Using it in findModel()
res <- findModel(
project = "theophylline_project.mlxtran",
library = "pk",
requiredFilters = list(administration = "oral", parametrization = "clearance"),
# optional: filters / algorithm / settings ...
metric_func = my_aic_metric
)
If you prefer to penalize unstable models, you can build on top of AIC the same way the default metric does with RSEs. For example, after computing aic, add a term likeaic + (# high RSEs) * log(n_obs) by retrieving standard errors via getEstimatedStandardErrors() and the observation count via getObservationInformation().

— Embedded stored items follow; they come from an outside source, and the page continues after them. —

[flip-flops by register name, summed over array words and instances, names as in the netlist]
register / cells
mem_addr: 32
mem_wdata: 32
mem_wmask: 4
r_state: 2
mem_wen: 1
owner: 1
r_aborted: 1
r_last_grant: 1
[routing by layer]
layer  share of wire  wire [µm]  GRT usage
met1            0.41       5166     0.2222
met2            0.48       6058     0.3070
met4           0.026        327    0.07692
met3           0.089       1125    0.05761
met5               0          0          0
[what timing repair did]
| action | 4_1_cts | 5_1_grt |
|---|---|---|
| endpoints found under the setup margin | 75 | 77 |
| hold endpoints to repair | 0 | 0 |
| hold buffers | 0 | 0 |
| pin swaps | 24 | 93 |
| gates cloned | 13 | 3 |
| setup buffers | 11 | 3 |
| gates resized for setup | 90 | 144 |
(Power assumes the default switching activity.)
**config.mk**
```make
export PLATFORM = sky130hd
export DESIGN_NAME = cdb_arbiter_flat
export DESIGN_NICKNAME = d
export VERILOG_FILES = /design/src/rtl/cdb_pkg.sv /design/src/rtl/cdb_arbiter_if.sv /design/src/rtl/rr_priority_select.sv /design/src/rtl/cdb_arbiter.sv /design/src/flat_wrapper.sv
export SDC_FILE = /design/constraint.sdc
export NUM_CORES = 1
export LEC_CHECK = 0
export CELL_PAD_IN_SITES_DETAIL_PLACEMENT = 0
export CELL_PAD_IN_SITES_GLOBAL_PLACEMENT = 2
export CORE_MARGIN = 1
export CORE_UTILIZATION = 20
export CTS_CLUSTER_DIAMETER = 30
export DETAILED_ROUTE_END_ITERATION = 16
export PLACE_DENSITY = 0.77
export SLEW_MARGIN = 20
export SYNTH_ARGS = -nofsm -noshare
export SYNTH_HDL_FRONTEND = slang
export SYNTH_HIERARCHICAL = 1
export SYNTH_SLANG_ARGS = --single-unit
export TNS_END_PERCENT = 10
```
**constraint.sdc**
```tcl
create_clock -name i_clk -period 2.5 [get_ports i_clk]
set_input_delay 0.5 -clock i_clk [delete_from_list [all_inputs] [get_ports i_clk]]
set_output_delay 0.5 -clock i_clk [all_outputs]
set_load 0.02 [all_outputs]
```
**src/rtl/cdb_pkg.sv**
```systemverilog
// Shared CDB definitions: broadcast packet type, default widths and index helpers.
// The reorder buffer and reservation stations import the same widths.
package cdb_pkg;

    localparam int unsigned CDB_XLEN      = 32;
    localparam int unsigned CDB_TAG_WIDTH = 8;

    typedef struct packed {
        logic                     active;
        logic [CDB_XLEN-1:0]      data;
        logic [CDB_TAG_WIDTH-1:0] tag;
    } cdb_packet_t;

    // (a + b) mod n, valid while a < n and b < n; keeps non-power-of-2 counts in range
    function automatic int unsigned wrap_add(input int unsigned a, input int unsigned b,
                                             input int unsigned n);
        int unsigned s;
        s = a + b;
        return (s >= n) ? s - n : s;
    endfunction

    function automatic int unsigned wrap_inc(input int unsigned a, input int unsigned n);
        return wrap_add(a, 1, n);
    endfunction

endpackage

```
**src/rtl/cdb_arbiter_if.sv**
```systemverilog
// Requester-side handshake and CDB broadcast bundle for the CDB arbiter.
interface cdb_arbiter_if
    import cdb_pkg::*;
#(
    parameter int unsigned N_REQ     = 4,
    parameter int unsigned XLEN      = CDB_XLEN,
    parameter int unsigned TAG_WIDTH = CDB_TAG_WIDTH
) ();

    logic [N_REQ-1:0]                req_valid;
    logic [N_REQ-1:0][XLEN-1:0]      req_data;
    logic [N_REQ-1:0][TAG_WIDTH-1:0] req_tag;
    logic [N_REQ-1:0]                req_ready;
    logic                            flush;
    logic                            cdb_active;
    logic [XLEN-1:0]                 cdb_data;
    logic [TAG_WIDTH-1:0]            cdb_tag;

    modport master (
        output req_valid, req_data, req_tag, flush,
        input  req_ready, cdb_active, cdb_data, cdb_tag
    );

    modport slave (
        input  req_valid, req_data, req_tag, flush,
        output req_ready, cdb_active, cdb_data, cdb_tag
    );

endinterface

```
**src/rtl/rr_priority_select.sv**
```systemverilog
// Round-robin first-one select: rotate requests so i_ptr is position 0, find the
// lowest set bit, then map the offset back to an absolute index.
module rr_priority_select
    import cdb_pkg::*;
#(
    parameter int unsigned N_REQ = 4,
    parameter int unsigned PTR_W = $clog2(N_REQ)
) (
    input  logic [N_REQ-1:0] i_req,
    input  logic [PTR_W-1:0] i_ptr,
    output logic [N_REQ-1:0] o_grant,
    output logic [PTR_W-1:0] o_winner,
    output logic             o_valid
);

    logic [N_REQ-1:0] w_rot;
    logic [PTR_W-1:0] w_off;

    always_comb begin
        w_rot = '0;
        for (int unsigned i = 0; i < N_REQ; i++) begin
            w_rot[i] = i_req[PTR_W'(wrap_add(int'(i_ptr), i, N_REQ))];
        end
    end

    // Descending scan so the lowest set offset is the last one written
    always_comb begin
        w_off = '0;
        for (int i = int'(N_REQ) - 1; i >= 0; i--) begin
            if (w_rot[i]) begin
                w_off = PTR_W'(i);
            end
        end
    end

    always_comb begin
        o_valid  = |w_rot;
        o_winner = PTR_W'(wrap_add(int'(i_ptr), int'(w_off), N_REQ));
        o_grant  = '0;
        if (o_valid) begin
            o_grant[o_winner] = 1'b1;
        end
    end

endmodule

```
**src/rtl/cdb_arbiter.sv**
```systemverilog
// Round-robin arbiter for the common data bus: one registered broadcast per cycle,
// suppressed on flush.
module cdb_arbiter
    import cdb_pkg::*;
#(
    parameter int unsigned N_REQ     = 4,
    parameter int unsigned XLEN      = CDB_XLEN,
    parameter int unsigned TAG_WIDTH = CDB_TAG_WIDTH,
    parameter int unsigned PTR_W     = $clog2(N_REQ)
) (
    input  logic          i_clk,
    input  logic          i_rst_n,
    cdb_arbiter_if.slave  io_bus
);

    logic [N_REQ-1:0] w_grant;
    logic [PTR_W-1:0] w_winner;
    logic             w_any;
    logic             w_xfer;
    logic [PTR_W-1:0] r_ptr;
    logic [PTR_W-1:0] w_ptr_next;
    cdb_packet_t      r_cdb;
    cdb_packet_t      w_cdb_next;

    rr_priority_select #(
        .N_REQ (N_REQ),
        .PTR_W (PTR_W)
    ) u_select (
        .i_req    (io_bus.req_valid),
        .i_ptr    (r_ptr),
        .o_grant  (w_grant),
        .o_winner (w_winner),
        .o_valid  (w_any)
    );

    // Grant never waits on consumers; only flush or reset can withhold it
    assign io_bus.req_ready = (i_rst_n && !io_bus.flush) ? w_grant : '0;
    assign w_xfer           = w_any && i_rst_n && !io_bus.flush;

    always_comb begin
        w_ptr_next        = r_ptr;
        w_cdb_next        = r_cdb;
        w_cdb_next.active = 1'b0;
        if (w_xfer) begin
            w_ptr_next        = PTR_W'(wrap_inc(int'(w_winner), N_REQ));
            w_cdb_next.active = 1'b1;
            w_cdb_next.data   = io_bus.req_data[w_winner];
            w_cdb_next.tag    = io_bus.req_tag[w_winner];
        end
    end

    always_ff @(posedge i_clk or negedge i_rst_n) begin
        if (!i_rst_n) begin
            r_ptr <= '0;
            r_cdb <= '0;
        end else begin
            r_ptr <= w_ptr_next;
            r_cdb <= w_cdb_next;
        end
    end

    assign io_bus.cdb_active = r_cdb.active;
    assign io_bus.cdb_data   = r_cdb.data;
    assign io_bus.cdb_tag    = r_cdb.tag;

endmodule

```
**src/flat_wrapper.sv**
```systemverilog
// flat-port wrapper written by rule: the top's interface ports become plain ports
module cdb_arbiter_flat import cdb_pkg::*;
#(
    parameter int unsigned N_REQ     = 4,
    parameter int unsigned XLEN      = CDB_XLEN,
    parameter int unsigned TAG_WIDTH = CDB_TAG_WIDTH,
    parameter int unsigned PTR_W     = $clog2(N_REQ)
)
  (i_clk, i_rst_n, io_bus_req_valid, io_bus_req_data, io_bus_req_tag, io_bus_flush, io_bus_req_ready, io_bus_cdb_active, io_bus_cdb_data, io_bus_cdb_tag);
  cdb_arbiter_if #(.N_REQ(N_REQ), .XLEN(XLEN), .TAG_WIDTH(TAG_WIDTH)) io_bus_i ();
  input  logic i_clk;
  input  logic i_rst_n;
  input wire logic [$bits(io_bus_i.req_valid)-1:0] io_bus_req_valid;
  input wire logic [$bits(io_bus_i.req_data)-1:0] io_bus_req_data;
  input wire logic [$bits(io_bus_i.req_tag)-1:0] io_bus_req_tag;
  input wire logic [$bits(io_bus_i.flush)-1:0] io_bus_flush;
  output wire logic [$bits(io_bus_i.req_ready)-1:0] io_bus_req_ready;
  output wire logic [$bits(io_bus_i.cdb_active)-1:0] io_bus_cdb_active;
  output wire logic [$bits(io_bus_i.cdb_data)-1:0] io_bus_cdb_data;
  output wire logic [$bits(io_bus_i.cdb_tag)-1:0] io_bus_cdb_tag;
  assign io_bus_i.req_valid = io_bus_req_valid;
  assign io_bus_i.req_data = io_bus_req_data;
  assign io_bus_i.req_tag = io_bus_req_tag;
  assign io_bus_i.flush = io_bus_flush;
  assign io_bus_req_ready = io_bus_i.req_ready;
  assign io_bus_cdb_active = io_bus_i.cdb_active;
  assign io_bus_cdb_data = io_bus_i.cdb_data;
  assign io_bus_cdb_tag = io_bus_i.cdb_tag;
  cdb_arbiter #(.N_REQ(N_REQ), .XLEN(XLEN), .TAG_WIDTH(TAG_WIDTH), .PTR_W(PTR_W)) u_core (.i_clk(i_clk), .i_rst_n(i_rst_n), .io_bus(io_bus_i));
endmodule
```
## Word-level counts from Yosys, hierarchy flattened

Index checks and enable logic that the tools add are counted.

- Register bits: 43
- Latch bits: 0
- Bits in writable memories: 0
- ROM bits: 0
- Input port bits: 167
- Output and inout port bits: 45
- Word-level logic and storage cells: 60
- Memories: 0

- Add/subtract/negate cells: 11
- Multipliers: 0
- Div/mod/pow operators: 0
- Order comparisons: 12
- Equality and inequality tests: 0
- Shift-type cells: 0
- Muxes and demuxes: 27
- Bitwise logic cells: 0
- Reduce and logical (&&, ||, !) cells: 6

Operators by type and width:

| kind | count |
|---|---|
| $bmux 32 s2 | 1 |
| $mux 41 | 1 |
| $mux 32 | 1 |
| $mux 2 | 10 |
| $bmux 8 s2 | 1 |
| $ge 3x3->1 const B | 5 |
| $lt 2x3->1 const B | 5 |
| $sub 2x1->2 const B | 6 |
| $bmux 1 s2 | 4 |
| $mux 4 | 2 |
| $mux 8 | 1 |
| $add 2x1->3 const B | 2 |
| $add 2x2->3 const B | 2 |
| $mux 1 | 5 |
| $logic_and 1x1->1 | 4 |
| $reduce_or 4->1 | 1 |
| $add 2x2->3 | 1 |
| $ge 2x3->1 const B | 1 |
| $demux 1 s2 | 1 |
| $ge 2x1->1 const B | 1 |
| $logic_not 1->1 | 1 |

## Depth between registers and ports, before layout

Gate-level depths: netlist of the first run.

- Word-level depth: 18
- Gate-level depth with buffers: 12
- Mapped depth without buffers: 9

## Hierarchy

Netlist of the first run, hierarchy kept.

By module, submodules not included:

| module | times used | cells each | area each (um^2) | sequential area each (um^2) |
|---|---|---|---|---|
| cdb_arbiter | 1 | 148 | 2,793.9 | 1,076.0 |
| rr_priority_select | 1 | 37 | 290.3 | 0.0 |

## Worst setup path after synthesis of the first run

No wires, ideal clock.

- Path type: in2reg
- Start: in io_bus_req_valid[0]
- End: reg u_core.r_cdb (netlist bit u_core/io_bus.cdb_data[10])
- Library setup time: 0.125 ns
- Arrival: 2.572 ns
- Data required time: 2.375 ns
- Setup slack: -0.197 ns
- Cell stages on the path: 12
- Buffers on the path: 3
- Cell sequence: buf_6 > nor2_1 > a2bb2oi_1 > o211ai_1 > o21a_1 > ha_1 > xnor2_1 > xnor2_1 > clkbuf_1 > buf_2 > mux4_2 > mux2_4

- Cells in the longest elaborated chain, start to end: 11
- Elaborated cells on any way between the ends: 21
- Classes of those cells: 2 x add/sub; 1 x order compare; 15 x mux; 3 x reduce/logical

RTL lines:

| what | RTL line | RTL |
|---|---|---|
| start, declared | flat_wrapper.sv:13 | `input wire logic [$bits(io_bus_i.req_valid)-1:0] io_bus_req_valid;` |
| $bmux 1 s2 | rr_priority_select.sv:22 | `w_rot[i] = i_req[PTR_W'(wrap_add(int'(i_ptr), i, N_REQ))];` |
| $mux 1 (implied by the code) | rr_priority_select.sv:22 |  |
| $mux 2 (3 in series) | rr_priority_select.sv:30 | `if (w_rot[i]) begin` |
| $mux 2 * | rr_priority_select.sv:30 |  |
| $add 2x2->3 * | cdb_pkg.sv:18 | `s = a + b;` |
| $ge 3x3->1 / $sub 2x1->2 (equally long branches) | cdb_pkg.sv:19 | `return (s >= n) ? s - n : s;` |
| $mux 2 * | cdb_pkg.sv:19 |  |
| net u_core.w_winner[1] | cdb_arbiter.sv:17 | `logic [PTR_W-1:0] w_winner;` |
| $bmux 32 s2 * | cdb_arbiter.sv:47 | `w_cdb_next.data = io_bus.req_data[w_winner];` |
| $mux 32 (implied by the code) * | cdb_arbiter.sv:47 |  |
| end signal, assigned | cdb_arbiter.sv:58 | `r_cdb <= w_cdb_next;` |
| end, declared | cdb_arbiter.sv:22 | `cdb_packet_t r_cdb;` |

Mark *: on every way through the listed nets, which the timed path passes. The rest lies on a longest branch. The select of a mux whose other input is x is not followed.
A chain may end at the register's enable or synchronous reset.

## Worst setup path in the final report of the first run

- Start: reg u_core.r_ptr[1]
- End: reg u_core.r_cdb (netlist bit u_core/io_bus.cdb_tag[4])

- Cells in the longest elaborated chain, start to end: 14
- Elaborated cells on any way between the ends: 36
- Classes of those cells: 9 x add/sub; 5 x order compare; 19 x mux; 3 x reduce/logical

RTL lines:

| what | RTL line | RTL |
|---|---|---|
| start, declared | cdb_arbiter.sv:20 | `logic [PTR_W-1:0] r_ptr;` |
| start signal, assigned | cdb_arbiter.sv:57 | `r_ptr <= w_ptr_next;` |
| $add 2x2->3 | cdb_pkg.sv:18 |  |
| $ge 3x3->1 / $sub 2x1->2 (equally long branches) | cdb_pkg.sv:19 |  |
| $mux 2 | cdb_pkg.sv:19 |  |
| $bmux 1 s2 | rr_priority_select.sv:22 |  |
| $mux 1 (implied by the code) | rr_priority_select.sv:22 |  |
| $mux 2 (4 in series) | rr_priority_select.sv:30 |  |
| $add 2x2->3 * | cdb_pkg.sv:18 |  |
| $ge 3x3->1 / $sub 2x1->2 (equally long branches) | cdb_pkg.sv:19 |  |
| $mux 2 * | cdb_pkg.sv:19 |  |
| net u_core.w_winner[1] | cdb_arbiter.sv:17 |  |
| $bmux 8 s2 * | cdb_arbiter.sv:48 | `w_cdb_next.tag = io_bus.req_tag[w_winner];` |
| $mux 8 (implied by the code) * | cdb_arbiter.sv:48 |  |

Marks and branches as above.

Providing custom initial estimates
findModel() accepts an initial_func that must take one argument—the project path—and must return a project path (either the same path, or a new one). Inside this function you should:
Load the project with
lixoftConnectors.Read the population-parameter table.
Apply your initial values.
Save the project (same file or a new file) and return the path you saved.
Name mapping tip: Population fixed effects are typically named like
ka_pop,V_pop, etc. If you provide initials keyed by individual parameter names (e.g.,ka,V), map them topaste0(name, \"_pop\"). If you already use the exact names in the population table, no mapping is needed.
Example — Apply a predefined list of initials
This example takes a user-supplied list (e.g., list(ka = 1.2, V = 25, k = 0.12, Cl = 3.0)) and writes those values into the project’s population parameter table. The example uses the function applyInitials that comes with the package and allows to easily provide initial values. Unmatched names are ignored safely. The parameter values not defined in my_inits will be set to Monolix defaults.
# Predefined initials (mix of individual names and/or population-table names)
my_inits <- list(
ka = 1.2, # maps to ka_pop if present
V = 25, # maps to V_pop
k = 0.12, # maps to k_pop
Cl = 3.0, # if population table has "Cl_pop", set that via mapping from "Cl"
Q = 1.5, # maps to Q_pop
V2 = 15 # maps to V2_pop
)
res <- findModel(
project = "theophylline_project.mlxtran",
library = "pk",
requiredFilters = list(administration = "oral", parametrization = "clearance"),
filters = list(distribution = c("1compartment", "2compartments"),
absorption = "firstOrder",
elimination = "linear"),
initial_func = applyInitials(my_inits)
)
Next Steps
Expanding support for additional model libraries (e.g., PD, TMDD, joint models).